TASK INSTRUCTIONS ▸ Isolate every line in the data with the string "sreg" and copy it.

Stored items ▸
.....

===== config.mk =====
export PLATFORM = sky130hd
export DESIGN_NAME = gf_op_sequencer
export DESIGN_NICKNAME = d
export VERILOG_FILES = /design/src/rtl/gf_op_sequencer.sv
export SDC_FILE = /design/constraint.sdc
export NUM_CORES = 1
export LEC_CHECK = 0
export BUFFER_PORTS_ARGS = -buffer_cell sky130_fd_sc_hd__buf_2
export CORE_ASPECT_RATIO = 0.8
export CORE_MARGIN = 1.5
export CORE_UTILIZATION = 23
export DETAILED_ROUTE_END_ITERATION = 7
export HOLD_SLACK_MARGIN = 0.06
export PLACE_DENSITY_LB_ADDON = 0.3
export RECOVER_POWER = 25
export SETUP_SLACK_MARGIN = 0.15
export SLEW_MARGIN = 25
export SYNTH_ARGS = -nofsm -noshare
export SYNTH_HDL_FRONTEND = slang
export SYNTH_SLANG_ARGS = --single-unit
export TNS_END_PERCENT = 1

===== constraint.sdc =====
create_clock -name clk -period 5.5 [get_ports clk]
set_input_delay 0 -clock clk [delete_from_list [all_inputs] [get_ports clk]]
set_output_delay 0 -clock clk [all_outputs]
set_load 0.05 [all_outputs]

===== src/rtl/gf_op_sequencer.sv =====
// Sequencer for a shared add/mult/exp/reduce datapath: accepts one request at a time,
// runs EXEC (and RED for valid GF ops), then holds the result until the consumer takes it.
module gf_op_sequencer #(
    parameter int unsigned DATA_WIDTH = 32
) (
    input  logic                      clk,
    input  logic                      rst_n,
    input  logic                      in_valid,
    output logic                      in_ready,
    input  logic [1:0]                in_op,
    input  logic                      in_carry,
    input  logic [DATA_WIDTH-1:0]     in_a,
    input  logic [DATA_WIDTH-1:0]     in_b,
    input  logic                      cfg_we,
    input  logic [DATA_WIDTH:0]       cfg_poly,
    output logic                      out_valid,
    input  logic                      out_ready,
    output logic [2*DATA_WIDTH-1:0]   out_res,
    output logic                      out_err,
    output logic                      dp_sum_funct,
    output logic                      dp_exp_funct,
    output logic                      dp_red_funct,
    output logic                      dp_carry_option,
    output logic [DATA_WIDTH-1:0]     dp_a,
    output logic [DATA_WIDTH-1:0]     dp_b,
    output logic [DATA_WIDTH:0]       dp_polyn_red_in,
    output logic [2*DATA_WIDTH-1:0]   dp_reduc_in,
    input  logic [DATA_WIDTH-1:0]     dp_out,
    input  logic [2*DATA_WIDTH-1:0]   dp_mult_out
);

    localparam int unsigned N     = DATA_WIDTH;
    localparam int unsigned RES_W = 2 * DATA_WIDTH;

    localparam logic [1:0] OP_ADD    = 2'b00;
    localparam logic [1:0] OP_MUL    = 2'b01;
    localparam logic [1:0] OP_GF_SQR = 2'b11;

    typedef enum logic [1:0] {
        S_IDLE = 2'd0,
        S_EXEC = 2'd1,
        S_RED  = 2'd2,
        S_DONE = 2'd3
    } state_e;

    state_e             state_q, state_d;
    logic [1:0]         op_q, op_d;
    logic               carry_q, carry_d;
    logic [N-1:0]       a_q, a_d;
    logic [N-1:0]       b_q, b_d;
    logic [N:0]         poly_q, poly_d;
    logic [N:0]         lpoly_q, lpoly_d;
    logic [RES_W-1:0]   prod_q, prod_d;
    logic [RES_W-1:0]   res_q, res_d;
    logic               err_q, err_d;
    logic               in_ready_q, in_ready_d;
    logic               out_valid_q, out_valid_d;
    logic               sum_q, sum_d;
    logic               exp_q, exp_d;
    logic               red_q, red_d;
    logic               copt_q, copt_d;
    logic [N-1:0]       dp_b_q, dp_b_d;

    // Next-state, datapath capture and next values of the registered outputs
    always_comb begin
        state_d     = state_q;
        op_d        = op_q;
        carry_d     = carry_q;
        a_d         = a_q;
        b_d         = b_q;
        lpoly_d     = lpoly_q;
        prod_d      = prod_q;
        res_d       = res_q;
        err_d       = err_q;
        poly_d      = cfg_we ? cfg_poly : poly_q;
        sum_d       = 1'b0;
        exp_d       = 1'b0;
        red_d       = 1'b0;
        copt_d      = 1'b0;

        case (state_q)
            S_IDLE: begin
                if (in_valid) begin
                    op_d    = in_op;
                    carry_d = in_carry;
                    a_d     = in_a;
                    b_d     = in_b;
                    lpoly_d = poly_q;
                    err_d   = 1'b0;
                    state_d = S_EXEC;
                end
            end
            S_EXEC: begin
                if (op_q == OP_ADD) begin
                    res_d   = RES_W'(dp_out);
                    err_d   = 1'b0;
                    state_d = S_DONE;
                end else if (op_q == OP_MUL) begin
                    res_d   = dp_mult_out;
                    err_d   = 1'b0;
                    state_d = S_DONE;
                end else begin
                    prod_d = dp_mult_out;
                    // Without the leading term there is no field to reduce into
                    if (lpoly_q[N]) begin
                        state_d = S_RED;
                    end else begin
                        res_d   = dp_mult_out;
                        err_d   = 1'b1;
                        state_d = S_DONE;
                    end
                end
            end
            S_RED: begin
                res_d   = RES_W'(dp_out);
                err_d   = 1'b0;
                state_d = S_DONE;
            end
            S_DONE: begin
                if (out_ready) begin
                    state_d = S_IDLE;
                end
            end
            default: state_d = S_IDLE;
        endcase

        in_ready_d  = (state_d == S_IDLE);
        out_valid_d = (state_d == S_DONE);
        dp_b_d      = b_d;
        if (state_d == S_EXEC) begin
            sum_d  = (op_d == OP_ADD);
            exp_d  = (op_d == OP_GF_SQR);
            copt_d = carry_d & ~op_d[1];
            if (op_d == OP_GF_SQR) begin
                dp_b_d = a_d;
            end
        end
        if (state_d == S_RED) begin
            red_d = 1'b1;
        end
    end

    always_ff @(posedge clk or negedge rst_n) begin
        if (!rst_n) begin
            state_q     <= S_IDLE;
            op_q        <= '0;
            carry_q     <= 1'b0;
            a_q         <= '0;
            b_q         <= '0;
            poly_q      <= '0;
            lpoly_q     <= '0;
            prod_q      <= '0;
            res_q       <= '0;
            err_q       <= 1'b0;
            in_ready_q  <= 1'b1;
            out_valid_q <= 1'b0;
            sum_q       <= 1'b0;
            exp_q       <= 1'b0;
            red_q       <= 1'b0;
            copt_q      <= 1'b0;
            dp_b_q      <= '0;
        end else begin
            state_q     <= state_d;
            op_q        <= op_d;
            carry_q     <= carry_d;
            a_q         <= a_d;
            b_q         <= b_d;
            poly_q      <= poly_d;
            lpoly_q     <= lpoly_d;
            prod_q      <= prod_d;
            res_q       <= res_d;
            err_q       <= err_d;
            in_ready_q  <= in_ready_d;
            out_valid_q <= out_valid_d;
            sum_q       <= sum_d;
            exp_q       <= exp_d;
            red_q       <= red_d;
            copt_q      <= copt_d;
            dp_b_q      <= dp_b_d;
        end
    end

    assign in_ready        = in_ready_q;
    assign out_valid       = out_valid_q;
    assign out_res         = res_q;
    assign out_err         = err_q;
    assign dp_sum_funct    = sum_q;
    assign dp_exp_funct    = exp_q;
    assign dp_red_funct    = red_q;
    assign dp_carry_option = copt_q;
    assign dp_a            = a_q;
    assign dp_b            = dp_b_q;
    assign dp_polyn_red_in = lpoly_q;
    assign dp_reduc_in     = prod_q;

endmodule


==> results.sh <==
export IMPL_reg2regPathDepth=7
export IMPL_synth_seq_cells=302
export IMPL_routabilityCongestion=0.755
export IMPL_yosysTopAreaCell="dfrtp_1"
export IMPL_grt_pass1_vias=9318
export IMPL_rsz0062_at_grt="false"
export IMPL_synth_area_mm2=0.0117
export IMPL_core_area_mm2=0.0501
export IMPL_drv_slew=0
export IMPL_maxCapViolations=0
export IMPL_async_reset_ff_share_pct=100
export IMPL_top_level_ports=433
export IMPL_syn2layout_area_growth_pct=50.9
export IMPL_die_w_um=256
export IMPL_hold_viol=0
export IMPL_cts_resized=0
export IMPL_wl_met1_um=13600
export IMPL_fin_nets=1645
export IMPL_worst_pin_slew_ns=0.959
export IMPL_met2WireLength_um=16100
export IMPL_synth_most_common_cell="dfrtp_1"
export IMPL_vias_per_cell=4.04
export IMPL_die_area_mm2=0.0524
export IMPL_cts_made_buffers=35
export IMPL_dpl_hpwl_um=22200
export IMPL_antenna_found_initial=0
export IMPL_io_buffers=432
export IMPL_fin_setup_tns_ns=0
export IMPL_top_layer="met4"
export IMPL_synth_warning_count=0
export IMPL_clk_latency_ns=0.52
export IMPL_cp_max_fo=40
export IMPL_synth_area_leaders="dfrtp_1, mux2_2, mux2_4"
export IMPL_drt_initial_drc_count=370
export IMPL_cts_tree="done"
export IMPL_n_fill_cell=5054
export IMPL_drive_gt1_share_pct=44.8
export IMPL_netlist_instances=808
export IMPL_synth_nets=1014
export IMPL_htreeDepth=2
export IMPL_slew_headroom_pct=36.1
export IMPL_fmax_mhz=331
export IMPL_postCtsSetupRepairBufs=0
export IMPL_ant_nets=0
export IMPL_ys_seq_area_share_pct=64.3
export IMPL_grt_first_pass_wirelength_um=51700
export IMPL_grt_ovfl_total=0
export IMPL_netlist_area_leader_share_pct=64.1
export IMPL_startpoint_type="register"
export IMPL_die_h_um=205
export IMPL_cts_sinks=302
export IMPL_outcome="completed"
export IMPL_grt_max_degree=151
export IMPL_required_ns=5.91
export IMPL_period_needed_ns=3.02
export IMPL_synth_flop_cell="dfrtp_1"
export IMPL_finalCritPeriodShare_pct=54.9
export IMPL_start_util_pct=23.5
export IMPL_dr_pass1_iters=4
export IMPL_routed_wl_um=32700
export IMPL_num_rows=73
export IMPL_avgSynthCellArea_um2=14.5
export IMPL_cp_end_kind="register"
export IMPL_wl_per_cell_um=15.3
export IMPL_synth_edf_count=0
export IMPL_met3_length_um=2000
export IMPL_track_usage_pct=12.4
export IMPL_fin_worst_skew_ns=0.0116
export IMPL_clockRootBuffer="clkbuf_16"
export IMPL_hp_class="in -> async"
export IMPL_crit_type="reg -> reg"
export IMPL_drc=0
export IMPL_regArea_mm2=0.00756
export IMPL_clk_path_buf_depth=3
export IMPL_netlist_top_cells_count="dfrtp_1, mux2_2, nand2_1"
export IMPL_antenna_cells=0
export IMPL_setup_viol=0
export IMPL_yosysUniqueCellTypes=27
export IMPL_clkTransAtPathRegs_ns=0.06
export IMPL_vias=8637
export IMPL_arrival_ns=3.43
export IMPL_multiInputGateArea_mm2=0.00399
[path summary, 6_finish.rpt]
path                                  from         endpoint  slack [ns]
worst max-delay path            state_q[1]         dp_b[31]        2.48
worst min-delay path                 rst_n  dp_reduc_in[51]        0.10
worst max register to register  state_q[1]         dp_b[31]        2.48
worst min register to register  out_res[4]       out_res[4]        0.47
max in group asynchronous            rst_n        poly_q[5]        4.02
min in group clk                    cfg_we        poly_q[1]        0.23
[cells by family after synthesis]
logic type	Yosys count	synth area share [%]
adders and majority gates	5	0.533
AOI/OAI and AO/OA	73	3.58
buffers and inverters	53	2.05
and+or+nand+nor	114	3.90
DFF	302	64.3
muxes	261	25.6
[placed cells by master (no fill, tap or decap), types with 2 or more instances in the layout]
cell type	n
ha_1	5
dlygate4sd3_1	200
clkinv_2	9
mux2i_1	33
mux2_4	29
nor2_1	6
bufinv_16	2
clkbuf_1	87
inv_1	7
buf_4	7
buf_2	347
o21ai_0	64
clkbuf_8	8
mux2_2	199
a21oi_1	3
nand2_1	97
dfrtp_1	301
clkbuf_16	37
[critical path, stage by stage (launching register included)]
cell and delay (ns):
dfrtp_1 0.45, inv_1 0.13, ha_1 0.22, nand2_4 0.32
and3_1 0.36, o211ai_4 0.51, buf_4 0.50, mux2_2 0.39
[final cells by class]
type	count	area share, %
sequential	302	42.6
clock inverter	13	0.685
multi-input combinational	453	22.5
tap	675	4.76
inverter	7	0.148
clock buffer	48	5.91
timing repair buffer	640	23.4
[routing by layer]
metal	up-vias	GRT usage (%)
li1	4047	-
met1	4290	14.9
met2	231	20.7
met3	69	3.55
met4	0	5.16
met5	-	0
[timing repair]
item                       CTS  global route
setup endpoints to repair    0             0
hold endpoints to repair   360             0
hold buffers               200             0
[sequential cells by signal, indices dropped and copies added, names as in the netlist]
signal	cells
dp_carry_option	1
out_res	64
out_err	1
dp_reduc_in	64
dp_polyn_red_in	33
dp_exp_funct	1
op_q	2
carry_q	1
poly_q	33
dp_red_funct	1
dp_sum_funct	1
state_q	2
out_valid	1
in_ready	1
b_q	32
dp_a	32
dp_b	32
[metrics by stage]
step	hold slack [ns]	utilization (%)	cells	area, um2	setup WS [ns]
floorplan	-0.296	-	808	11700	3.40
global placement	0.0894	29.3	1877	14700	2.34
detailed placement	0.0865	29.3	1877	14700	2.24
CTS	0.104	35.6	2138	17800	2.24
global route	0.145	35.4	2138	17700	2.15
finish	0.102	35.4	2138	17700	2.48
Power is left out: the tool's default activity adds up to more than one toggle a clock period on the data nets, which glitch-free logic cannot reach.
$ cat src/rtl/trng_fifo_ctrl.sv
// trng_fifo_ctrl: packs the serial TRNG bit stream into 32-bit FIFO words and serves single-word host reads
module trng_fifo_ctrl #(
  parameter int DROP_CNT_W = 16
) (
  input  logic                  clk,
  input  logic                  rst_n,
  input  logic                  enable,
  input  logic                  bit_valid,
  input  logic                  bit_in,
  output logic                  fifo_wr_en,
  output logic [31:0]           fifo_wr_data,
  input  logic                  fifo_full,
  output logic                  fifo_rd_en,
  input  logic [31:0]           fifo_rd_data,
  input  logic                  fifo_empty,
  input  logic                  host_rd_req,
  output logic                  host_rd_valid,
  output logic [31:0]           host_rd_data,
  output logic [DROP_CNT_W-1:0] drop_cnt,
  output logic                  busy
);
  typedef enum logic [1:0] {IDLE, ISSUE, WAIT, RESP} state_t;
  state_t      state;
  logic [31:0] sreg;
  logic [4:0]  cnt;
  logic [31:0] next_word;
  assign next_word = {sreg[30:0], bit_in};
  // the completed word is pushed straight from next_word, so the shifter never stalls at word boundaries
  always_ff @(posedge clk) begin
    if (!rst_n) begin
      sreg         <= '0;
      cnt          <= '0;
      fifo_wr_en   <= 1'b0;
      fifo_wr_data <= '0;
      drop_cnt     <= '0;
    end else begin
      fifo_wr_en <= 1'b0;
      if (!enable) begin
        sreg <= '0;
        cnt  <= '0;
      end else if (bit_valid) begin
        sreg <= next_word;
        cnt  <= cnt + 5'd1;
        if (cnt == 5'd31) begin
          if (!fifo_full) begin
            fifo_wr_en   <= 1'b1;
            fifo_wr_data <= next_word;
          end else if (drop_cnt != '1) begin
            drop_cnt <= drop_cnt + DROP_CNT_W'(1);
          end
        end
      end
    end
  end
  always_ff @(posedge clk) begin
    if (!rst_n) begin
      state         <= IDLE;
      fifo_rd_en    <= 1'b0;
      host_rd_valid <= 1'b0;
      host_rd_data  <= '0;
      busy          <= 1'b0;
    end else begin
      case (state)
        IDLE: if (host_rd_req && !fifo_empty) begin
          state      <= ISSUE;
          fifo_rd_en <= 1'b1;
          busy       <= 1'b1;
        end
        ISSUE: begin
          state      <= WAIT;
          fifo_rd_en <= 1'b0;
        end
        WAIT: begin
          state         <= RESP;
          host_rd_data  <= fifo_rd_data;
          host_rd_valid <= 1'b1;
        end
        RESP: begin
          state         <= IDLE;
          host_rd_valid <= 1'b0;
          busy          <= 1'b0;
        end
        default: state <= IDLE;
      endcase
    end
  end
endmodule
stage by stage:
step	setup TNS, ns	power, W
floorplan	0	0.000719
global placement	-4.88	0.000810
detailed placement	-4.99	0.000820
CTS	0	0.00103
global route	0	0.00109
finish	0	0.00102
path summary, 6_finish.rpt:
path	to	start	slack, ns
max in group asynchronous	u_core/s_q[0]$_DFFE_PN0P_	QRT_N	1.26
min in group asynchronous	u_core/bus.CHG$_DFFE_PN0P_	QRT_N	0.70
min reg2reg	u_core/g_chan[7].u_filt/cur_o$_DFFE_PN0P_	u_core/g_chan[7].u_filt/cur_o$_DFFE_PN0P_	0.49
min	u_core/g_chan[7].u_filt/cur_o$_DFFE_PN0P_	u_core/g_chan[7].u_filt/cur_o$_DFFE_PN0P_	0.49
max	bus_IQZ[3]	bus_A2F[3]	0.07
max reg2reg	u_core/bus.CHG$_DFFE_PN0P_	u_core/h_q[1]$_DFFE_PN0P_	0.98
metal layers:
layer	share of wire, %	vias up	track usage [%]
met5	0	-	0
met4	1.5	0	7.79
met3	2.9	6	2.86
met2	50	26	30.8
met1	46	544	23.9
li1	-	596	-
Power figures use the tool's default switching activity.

.....

RESPONSE AREA ▸
  logic [31:0] sreg;
  assign next_word = {sreg[30:0], bit_in};
      sreg         <= '0;
        sreg <= '0;
        sreg <= next_word;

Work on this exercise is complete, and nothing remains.